Duty to safeguard employee data. Vacating the decision below, the state high court agreed with the employees that this case involved applying an existing duty of reasonable care to a novel factual scenario and it was unnecessary to apply the Althaus factors or to do a full-blown public policy assessment. Here, UPMC engaged in affirmative conduct by requiring that employees provide certain personal and financial information, which it collected and stored on its Internet-accessible computer system, without use of adequate security measures, including proper encryption, adequate firewalls, and an adequate authentication protocol. While UPMC was correct that, generally, there is no duty to protect from risk that a defendant had no role in creating, the employee’s sufficiently alleged that UPMC’s affirmative conduct created the risk of a data breach.
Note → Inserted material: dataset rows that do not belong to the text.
`src/rtl/stage_mem_lsu.sv`:
```
// MEM stage: EX/MEM register, load/store unit with req/ack data port,
// and MEM/WB register. Stalls upstream while an access is outstanding.
module stage_mem_lsu #(
    parameter int TIMEOUT = 16
) (
    input  logic        clk,
    input  logic        rst,
    input  logic        ex_valid,
    input  logic        ex_mem_read,
    input  logic        ex_mem_write,
    input  logic [2:0]  ex_funct3,
    input  logic [31:0] ex_alu_result,
    input  logic [31:0] ex_store_data,
    input  logic [4:0]  ex_rd,
    input  logic        ex_reg_write,
    input  logic        ex_mem_to_reg,
    output logic        mem_stall,
    output logic [4:0]  EX_MEM_rd,
    output logic        EX_MEM_RegWrite,
    output logic [31:0] EX_MEM_data,
    output logic        dmem_req,
    output logic        dmem_we,
    output logic [31:0] dmem_addr,
    output logic [3:0]  dmem_wstrb,
    output logic [31:0] dmem_wdata,
    input  logic [31:0] dmem_rdata,
    input  logic        dmem_ack,
    output logic        wb_valid,
    output logic [4:0]  wb_rd,
    output logic        wb_reg_write,
    output logic [31:0] wb_data,
    output logic        mem_err
);

    localparam int CW = $clog2(TIMEOUT);

    typedef enum logic [1:0] {IDLE, ACCESS, DONE} state_t;

    typedef struct packed {
        logic        valid;
        logic        mem_read;
        logic        mem_write;
        logic [2:0]  funct3;
        logic [31:0] addr;
        logic [31:0] sdata;
        logic [4:0]  rd;
        logic        reg_write;
        logic        mem_to_reg;
    } ex_mem_t;

    function automatic logic misalign(input logic [2:0] f3,
                                      input logic [1:0] a);
        return (f3[1:0] == 2'b01 && a[0]) ||
               (f3[1:0] == 2'b10 && a != 2'b00);
    endfunction

    ex_mem_t       exm;
    state_t        state, state_nx;
    logic [CW-1:0] cnt;
    logic [31:0]   rdata_q;
    logic          tmo_q;

    logic        ex_go;
    logic        cnt_last;
    logic        m_load, m_store, m_err;
    logic        is_w, is_h;
    logic [31:0] sh, ld_val, wdata;
    logic [3:0]  wstrb;

    assign ex_go = ex_valid & (ex_mem_read | ex_mem_write) &
                   ~misalign(ex_funct3, ex_alu_result[1:0]);
    assign cnt_last = (cnt == CW'(TIMEOUT - 1));

    always_ff @(posedge clk) begin
        if (rst) begin
            exm <= '0;
        end else if (!mem_stall) begin
            if (ex_valid)
                exm <= '{1'b1, ex_mem_read, ex_mem_write, ex_funct3,
                         ex_alu_result, ex_store_data, ex_rd,
                         ex_reg_write, ex_mem_to_reg};
            else
                exm <= '0;
        end
    end

    always_ff @(posedge clk) begin
        if (rst) state <= IDLE;
        else     state <= state_nx;
    end

    always_comb begin
        state_nx = IDLE;
        unique case (state)
            ACCESS:  state_nx = (dmem_ack || cnt_last) ? DONE : ACCESS;
            default: state_nx = ex_go ? ACCESS : IDLE;
        endcase
    end

    always_comb begin
        mem_stall = (state == ACCESS);
        dmem_req  = (state == ACCESS);
    end

    // An ack on the final wait cycle still counts as success.
    always_ff @(posedge clk) begin
        if (rst) begin
            cnt     <= '0;
            rdata_q <= '0;
            tmo_q   <= 1'b0;
        end else if (state == ACCESS) begin
            cnt <= cnt + 1'b1;
            if (dmem_ack) begin
                rdata_q <= dmem_rdata;
                tmo_q   <= 1'b0;
            end else if (cnt_last) begin
                tmo_q <= 1'b1;
            end
        end else begin
            cnt <= '0;
        end
    end

    assign m_load  = exm.valid & exm.mem_read;
    assign m_store = exm.valid & exm.mem_write & ~exm.mem_read;
    assign m_err   = ((m_load | m_store) &
                      misalign(exm.funct3, exm.addr[1:0])) |
                     (state == DONE & tmo_q);
    assign is_w    = (exm.funct3[1:0] == 2'b10);
    assign is_h    = (exm.funct3[1:0] == 2'b01);
    assign sh      = rdata_q >> {exm.addr[1:0], 3'b000};

    always_comb begin
        wstrb  = 4'b0001 << exm.addr[1:0];
        wdata  = {4{exm.sdata[7:0]}};
        ld_val = exm.funct3[2] ? {24'b0, sh[7:0]}
                               : {{24{sh[7]}}, sh[7:0]};
        unique case (1'b1)
            is_w: begin
                wstrb  = 4'b1111;
                wdata  = exm.sdata;
                ld_val = rdata_q;
            end
            is_h: begin
                wstrb  = 4'b0011 << exm.addr[1:0];
                wdata  = {2{exm.sdata[15:0]}};
                ld_val = exm.funct3[2] ? {16'b0, sh[15:0]}
                                       : {{16{sh[15]}}, sh[15:0]};
            end
            default: ;
        endcase
    end

    assign dmem_addr  = dmem_req ? {exm.addr[31:2], 2'b00} : '0;
    assign dmem_we    = dmem_req & m_store;
    assign dmem_wstrb = dmem_we ? wstrb : '0;
    assign dmem_wdata = dmem_we ? wdata : '0;

    assign EX_MEM_rd       = exm.rd;
    assign EX_MEM_RegWrite = exm.valid & exm.reg_write & ~exm.mem_to_reg;
    assign EX_MEM_data     = exm.addr;

    always_ff @(posedge clk) begin
        if (rst || state == ACCESS) begin
            wb_valid     <= 1'b0;
            wb_rd        <= '0;
            wb_reg_write <= 1'b0;
            wb_data      <= '0;
            mem_err      <= 1'b0;
        end else begin
            wb_valid     <= exm.valid;
            wb_rd        <= exm.rd;
            wb_reg_write <= exm.valid & exm.reg_write & ~m_store & ~m_err;
            wb_data      <= exm.mem_to_reg ? ld_val : exm.addr;
            mem_err      <= exm.valid & m_err;
        end
    end

endmodule

```
`config.mk`:
```
export PLATFORM = sky130hd
export DESIGN_NAME = stage_mem_lsu
export DESIGN_NICKNAME = d
export VERILOG_FILES = /design/src/rtl/stage_mem_lsu.sv
export SDC_FILE = /design/constraint.sdc
export NUM_CORES = 1
export LEC_CHECK = 0
export ABC_AREA = 1
export BUFFER_PORTS_ARGS = -buffer_cell sky130_fd_sc_hd__buf_2
export CAP_MARGIN = 5
export CORE_UTILIZATION = 53
export CTS_CLUSTER_DIAMETER = 30
export DETAILED_ROUTE_END_ITERATION = 8
export PLACE_DENSITY = 0.88
export SYNTH_ARGS = -nofsm -noshare
export SYNTH_HDL_FRONTEND = slang
export SYNTH_SLANG_ARGS = --single-unit
```
`constraint.sdc`:
```
create_clock -name clk -period 3.2 [get_ports clk]
set_input_delay 0.32 -clock clk [delete_from_list [all_inputs] [get_ports clk]]
set_output_delay 0.32 -clock clk [all_outputs]
set_load 0.01 [all_outputs]
```
==> impl_metrics.ini, run 1 <==
[run_status]
status = complete, no violations

[worst_setup_path]
arrival_ns = 2.45
crit_required_ns = 2.88
cp-start-kind = register
critPathMaxFanout = 35
worstSetupPathType = register to primary output
ff2ff_path_depth = 6
worst_setup_path_end_kind = primary output

[clock_network]
clk_latency_ns = 0.42
cts_root_buffer = clkbuf_16
cts_setup_buffers = 0
numCtsBuffers = 17
cts_resized = 0
htreeDepth = 4
clock_path_buffers = 2
cts_num_sinks = 156
path_clk_slew_ns = 0.06
cts_hold_buffers = 0
cts_tree = yes

[yosys]
synth_xor_area_frac = 0
muxShareOfSynthArea = 0
synth_adder_area_share = 0.00538
yosysWarnings = 0
synth-seq-cells = 156
synthFlopType = dfxtp_1
ys_types = 30
synth-compound-area-share = 0.207
avgSynthCellArea_sq_um = 7.36
synth_top_family_by_area = compound AO/OA/AOI/OAI gates
synth_area_sq_mm = 0.00697
netlist_instances = 948
yosysSeqAreaShare = 0.448
synth-simple-area-share = 0.206
async_reset_ff_frac = 0
synth_edf_count = 0
synth_top_area_cell = dfxtp_1
synth.area.top_cells = dfxtp_1, nand2_1, nor2_1
synth.most_common_cell = dfxtp_1
synth_common_cells = dfxtp_1, nand2_1, nor2_1
synth.top_cell.area_share = 0.448

[sta]
setup_viol = 0
max_clock_freq_mhz = 361
finalSetupTns_ns = 0
period_share = 0.866
period_minus_slack_ns = 2.77
hold_viol_final = 0
worst_slew_pin_slew_ns = 0.795
clock-skew-final_ns = 0.00749
drv_slew = 0
relSlewSlack = 0.470
rsz0062_at_grt = no

[global_route]
globalRoute.totalOverflow = 0
antenna_found_initial = 2
gr-usage-all-layers = 0.307
grt_pass1_vias = 6315
grt_max_degree = 48
grt_pass1_wl_um = 31900

[floorplan]
coreArea_sq_mm = 0.0127
rows = 41
initial_utilization = 0.548
num_io_pins = 261
die_x_um = 117
die_area_sq_mm = 0.0136
die_h_um = 117

[flow_run]
drv_cap = 0

[placed_design]
gp_congestion = 0.976
port_buffers = 258
hpwl_um = 14200

[detailed_routing]
wl_um = 20700
ant_nets = 0
drt_first_pass_iters = 8
drt_iter0_drc = 729
via_count = 7146
wl_per_cell_um = 15.7
via_per_inst = 5.41
drc = 0

[hold_path]
hold_class = primary input to register
min_path_cells = 3

[final_layout]
syn_to_final_growth_pct = 21.9
final_util = 0.668
fillers = 1116
drive_above_1_share = 0.275
final_nets = 1251

[power_and_ir_drop]
ir_worst_vdd_uv = 378
p_leak_uw = 0.00434
p_per_area_mw_per_mm2 = 524
[final timing paths]
check / end / slack (ns) / startpoint
setup / recovery: dmem_wdata[31] / 0.43 / state[1]
hold / removal: rdata_q[1] / 0.13 / dmem_rdata[1]
setup reg to reg: rdata_q[8] / 0.83 / state[1]
hold reg to reg: wb_rd[0] / 0.46 / EX_MEM_rd[0]
[metrics by stage]
stage | setup WS, ns | std cells | cell area [sq um] | power, uW | hold WS, ns
floorplan | 1.31 | 949 | 6980 | 2510 | 0.418
global placement | 0.942 | 1289 | 7990 | 2680 | 0.428
detailed placement | 0.898 | 1289 | 7990 | 2690 | 0.441
CTS | 0.446 | 1318 | 8500 | 4460 | 0.105
global route | 0.241 | 1320 | 8500 | 4650 | 0.123
finish | 0.429 | 1320 | 8500 | 4450 | 0.125
[sequential cells by signal (all words and copies together), names as in the netlist, 2 cells and up]
register and cells:
exm 40, EX_MEM_data 32, rdata_q 32, wb_data 32, EX_MEM_rd 5, wb_rd 5, cnt 4, state 2
[final cells by class]
cell class              instances  area (sq um)  area share
diodes                          2          5.00    0.000589
clock buffers                  20           437      0.0514
clock inverters                 9          76.3     0.00898
inverters                      88           333      0.0391
multi-input cells             604          2930       0.344
flip-flops and latches        156          3120       0.367
well taps                     172           215      0.0253
repair buffers                269          1390       0.163
[cell usage in the layout, fill, tap and decap left out, types with 3 or more instances in the layout]
cell       netlist  routed
nor2_4           4       4
a211oi_1         8       8
clkbuf_16        0      17
nor2_1         140     140
inv_1           79      78
nor2_2           3       3
nand2_1        152     152
a21oi_1         81      81
inv_2            6       7
dfxtp_1        156     156
o21ai_1         48      48
o21ai_0         74      74
o22ai_1          6       6
buf_2           34     258
a221oi_1        15      15
clkinv_2         0       6
clkbuf_1        21       3
nor3_1           3       3
a32o_1          19      19
ha_1             3       3
nand3_1         39      39
buf_4           42      10
[worst max-delay path: stages (launching register included)]
cell	delay [ns]
dfxtp_1	0.36
nor2_8	0.49
inv_4	0.12
nor2_4	0.24
inv_1	0.31
a311oi_1	0.33
buf_2	0.19
[kinds of logic (layout without fill, tap and decap cells)]
group           after synthesis  count (layout)
simple gates                347             347
compound gates              252             252
other cells                   1               4
buf+inv                     189             386
fa+ha+maj                     3               3
flops                       156             156
[metal layers]
metal  share of wire  up-vias  GRT usage
li1                -     3464          -
met1            0.42     3234      0.405
met2            0.47      400      0.483
met3           0.090       48     0.0706
met4           0.025        0      0.128
met5               0        -          0
[report_power, final]
| part | total [uW] | switching (uW) | internal [uW] |
|---|---|---|---|
| Sequential | 2110 | 64.1 | 2040 |
| Combinational | 554 | 354 | 200 |
| Clock | 1790 | 744 | 1050 |
No activity file was read; power rests on OpenSTA's default activity.
==> run 2: changes to the inputs <==
--- a/config.mk
+++ b/config.mk
@@ -11,7 +11,7 @@
 export CORE_UTILIZATION = 53
 export CTS_CLUSTER_DIAMETER = 30
 export DETAILED_ROUTE_END_ITERATION = 8
-export PLACE_DENSITY = 0.88
+export PLACE_DENSITY = 0.85
 export SYNTH_ARGS = -nofsm -noshare
 export SYNTH_HDL_FRONTEND = slang
 export SYNTH_SLANG_ARGS = --single-unit
==> impl_metrics.ini, run 2 (synthesized netlist as in run 1, its figures left out) <==
[sta]
worst_slew_pin_slew_ns = 0.769
rsz0062_at_grt = no
period_minus_slack_ns = 2.81
setup_ws_ns = 0.392
finalSetupTns_ns = 0
max_clock_freq_mhz = 356
setup_viol = 0
hold_viol_final = 0
period_share = 0.878
clock-skew-final_ns = 0.00510
relSlewSlack = 0.487
drv_slew = 0

[floorplan]
die_area_sq_mm = 0.0136
die_h_um = 117
initial_utilization = 0.548
die_x_um = 117
rows = 41
num_io_pins = 261
coreArea_sq_mm = 0.0127

[final_layout]
drive_above_1_share = 0.280
syn_to_final_growth_pct = 23.4
top_register = exm
largest_reg_flops = 40
final_nets = 1252
final_common_cell = buf_2
mostFrequentLayoutCells = buf_2, dfxtp_1, nand2_1
antennaDiodeCount = 0

[placed_design]
hpwl_um = 14400
place_ws_ns = 0.860
gp_congestion = 0.959
port_buffers = 258

[clock_network]
cts_setup_buffers = 0
cts_num_sinks = 156
htreeDepth = 4
numCtsBuffers = 17
clock_path_buffers = 2
clk_latency_ns = 0.43
cts_hold_buffers = 0
cts_root_buffer = clkbuf_16
path_clk_slew_ns = 0.06
cts_tree = yes
cts_resized = 0

[worst_setup_path]
worstSetupPathType = register to primary output
arrival_ns = 2.49
cp-start-kind = register
path_buf_inv = 3
critPathMaxFanout = 35
crit_required_ns = 2.88
path_cells = nor2_8 > inv_4 > nor2_4 > inv_1 > a311oi_1 > buf_2
slowest_delay_ns = 0.48
worst_setup_path_end_kind = primary output
path_delay_family = simple AND/OR/NAND/NOR gates
cp_slowest_cell = nor2_8

[detailed_routing]
via_per_inst = 5.43
wl_met1_um = 8480
drc = 0
ant_nets = 0
via_count = 7174
wl_met2_um = 9690
drt_first_pass_iters = 6
wl_met3_um = 2020
drt_iter0_drc = 643
wl_um = 20700
wl_per_cell_um = 15.7
routed.top_layer = met4

[flow_run]
drv_cap = 0

[global_route]
grt_pass1_wl_um = 31100
grt_pass1_vias = 6275
globalRoute.totalOverflow = 0
antenna_found_initial = 0
grt_max_degree = 42
gr-usage-all-layers = 0.299

[power_and_ir_drop]
p_per_area_mw_per_mm2 = 554
ir_worst_vdd_uv = 471
p_leak_uw = 0.00439
total_power_uw = 4770

[hold_path]
hold_class = primary input to register

[run_status]
status = complete, no violations
==> run 2: cell types whose count changed in the layout (fill, tap and decap cells not counted), moves of 3 or more <==
cell      delta
clkbuf_1     -3
clkinv_4     +4
clkbuf_8     +3
clkinv_2     -4
==> run 2: metrics by stage <==
stage	instances	instance area, sq um	utilization	hold WS (ns)
global placement	1290	7980	0.627	0.426
detailed placement	1290	7980	0.627	0.444
floorplan	949	6980	-	0.418
finish	1322	8610	0.677	0.111
global route	1322	8610	0.677	0.110
CTS	1322	8610	0.677	0.107
==> run 2: worst paths after layout <==
path	cells past startpoint	slack [ns]	end	from
worst max-delay path	6	0.39	dmem_wdata[31]	state[1]
worst min-delay path	3	0.11	rdata_q[20]	dmem_rdata[20]
worst max register to register	6	0.84	rdata_q[8]	state[1]
worst min register to register	1	0.45	cnt[0]	cnt[0]
==> run 2: power breakdown <==
group / switching [uW] / leakage [uW] / internal, uW
logic: 347 / 0.00281 / 198
clock network: 815 / 0.000311 / 1300
registers: 70.3 / 0.00128 / 2040
total: 1230 / 0.00439 / 3540
==> run 2: cell type report <==
type	count	area [sq um]
Clock inverter	12	161
Inverter	88	333
Clock buffer	20	467
Timing Repair Buffer	270	1380
Sequential cell	156	3120
Tap cell	172	215
Fill cell	1119	4110
Multi-Input combinational cell	604	2930
==> run 2: tightest hold or removal path: stages <==
cell and delay [ns]:
buf_2 0.08, nor2_1 0.03, nor2_1 0.08
==> run 2: routing by layer <==
layer / up-vias / global-route usage
met3: 48 / 0.0835
met5: - / 0
li1: 3455 / -
met2: 383 / 0.478
met1: 3288 / 0.378
met4: 0 / 0.128
==> run 3: changes to the inputs <==
--- a/config.mk
+++ b/config.mk
@@ -8,10 +8,10 @@
 export ABC_AREA = 1
 export BUFFER_PORTS_ARGS = -buffer_cell sky130_fd_sc_hd__buf_2
 export CAP_MARGIN = 5
-export CORE_UTILIZATION = 53
+export CORE_UTILIZATION = 32
 export CTS_CLUSTER_DIAMETER = 30
 export DETAILED_ROUTE_END_ITERATION = 8
-export PLACE_DENSITY = 0.85
+export SLEW_MARGIN = 0
 export SYNTH_ARGS = -nofsm -noshare
 export SYNTH_HDL_FRONTEND = slang
 export SYNTH_SLANG_ARGS = --single-unit
==> impl_metrics.ini, run 3 (synthesized netlist as in run 1, its figures left out) <==
[global_route]
antenna_found_initial = 1
grt_pass1_vias = 6334
grt_max_degree = 49
gr-usage-all-layers = 0.206
globalRoute.totalOverflow = 0
grt_pass1_wl_um = 35200

[sta]
clock-skew-final_ns = 0.00644
worst_slew_pin_slew_ns = 0.753
setup_viol = 0
finalSetupTns_ns = 0
drv_slew = 0
rsz0062_at_grt = no
max_clock_freq_mhz = 344
period_minus_slack_ns = 2.90
relSlewSlack = 0.497
whs_ns = 0.111
setup_ws_ns = 0.297
hold_viol_final = 0
period_share = 0.907

[floorplan]
die_area_sq_mm = 0.0224
coreArea_sq_mm = 0.0212
rows = 53
die_x_um = 150
die_h_um = 150
num_io_pins = 261
initial_utilization = 0.329

[clock_network]
clock_path_buffers = 2
cts_root_buffer = clkbuf_16
clk_latency_ns = 0.43
cts_resized = 0
cts_hold_buffers = 0
cts_setup_buffers = 0
path_clk_slew_ns = 0.07
cts_tree = yes
cts_num_sinks = 156
htreeDepth = 4
numCtsBuffers = 17

[worst_setup_path]
cp-start-kind = register
crit_required_ns = 2.88
worst_setup_path_end_kind = primary output
arrival_ns = 2.58
worstSetupPathType = register to primary output
critPathMaxFanout = 35
r2r_start = EX_MEM_data[0]
cp-startpoint = state[1]

[run_status]
status = complete, no violations

[final_layout]
top_register = exm
layoutNonFillerInstCount = 1428
final_common_cell = buf_2
final_nets = 1254
mostFrequentLayoutCells = buf_2, dfxtp_1, nand2_1
largest_reg_flops = 40
drive_above_1_share = 0.280
syn_to_final_growth_pct = 25.2
post-route-cell-area_sq_mm = 0.00873

[power_and_ir_drop]
ir_worst_vdd_uv = 313
p_leak_uw = 0.00439
p_per_area_mw_per_mm2 = 543

[detailed_routing]
ant_nets = 0
wl_um = 22700
via_count = 6884
via_per_inst = 4.82
drc = 0
drt_iter0_drc = 405
wl_per_cell_um = 15.9
drt_first_pass_iters = 7

[flow_run]
drv_cap = 0

[placed_design]
place_ws_ns = 0.736
place_area_sq_mm = 0.00812
hpwl_um = 16500
dp_cells = 1395
port_buffers = 258
gp_congestion = 0.895

[hold_path]
worstHoldStart = dmem_rdata[5]
hold_class = primary input to register
## run 3: layer usage
layer / up-vias / GRT usage / wire length (um)
li1: 3473 / - / -
met1: 3149 / 0.283 / 10700
met2: 227 / 0.315 / 10400
met3: 35 / 0.0454 / 1180
met4: 0 / 0.0689 / 462
met5: - / 0 / 0
## run 3: cell type report
class / instances / area [sq um]
diodes: 1 / 2.50
clock buffers: 21 / 470
clock inverters: 11 / 133
fillers: 2227 / 12500
inverters: 88 / 333
multi-input cells: 604 / 2930
flip-flops and latches: 156 / 3120
well taps: 275 / 344
repair buffers: 272 / 1400
## run 3: worst paths after layout
kind	end	slack, ns	depth (start not counted)
worst min register to register	cnt[0]	0.45	1
worst max-delay path	dmem_wdata[23]	0.30	6
worst min-delay path	rdata_q[5]	0.11	3
worst max register to register	wb_data[8]	1.04	7
## run 3: stage by stage
step	total power, uW	utilization
finish	4740	0.411
CTS	4780	0.411
global route	4940	0.411
floorplan	2510	-
global placement	2710	0.383
detailed placement	2710	0.383
## run 3: power breakdown
group | switching, uW | internal [uW] | leakage [uW]
Combinational | 349 | 200 | 0.00282
Clock | 851 | 1220 | 0.000296
Sequential | 73.9 | 2040 | 0.00128
## run 3: worst max-delay path, stage by stage (launching register included)
cell and delay (ns):
dfxtp_1 0.36, nor2_8 0.50, inv_4 0.12, nor2_4 0.24
inv_1 0.30, nor3_1 0.43, buf_2 0.21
Thus, it owed employees a duty to exercise reasonable care to protect against an unreasonable risk of harm arising out of that act.
Third-party criminality no excuse. The presence of third-party criminality did not eliminate the duty owed to employees, explained the court, because liability can be found if the actor whose negligence afforded the opportunity for the third person to commit the crime (here, UPMC) “realized or should have realized the likelihood that such a situation might be created and that a third person might avail himself of the opportunity to commit such a tort or crime.” Here, the alleged conditions surrounding UPMC’s data collection and storage are such that a cybercriminal might take advantage of the vulnerabilities in its computer system and steal employees’ information; thus, the data breach was “within the scope of the risk created by” UPMC, and criminal acts in executing the breach did not relieve UPMC of its duty.
Economic loss doctrine no bar. The court next considered UPMC’s argument that the economic loss doctrine barred negligence claims resulting “solely in economic damages unaccompanied by physical injury or property damage,” subject to a narrow exception that doesn’t apply here. After reviewing its rulings in Bilt-Rite and Excavation Technologies, upon which the parties relied, the state high court held that those cases do not stand for the proposition that the economic loss doctrine, as applied in Pennsylvania, precludes all negligence claims seeking solely economic damages.
To the contrary, application of the economic loss doctrine turns on the source of the duty that a plaintiff claims a defendant owed. If the duty arises from contract, a tort action will not lie, but “if the duty arises independently of any contractual duties between the parties, then a breach of that duty may support a tort action,” explained the court.
Here, the employees claimed UPMC breached its common law duty to act with reasonable care in collecting and storing their personal and financial information on its computer systems. As this legal duty exists independently from any contractual obligations between the parties, the economic loss doctrine did not bar their claim, held the court.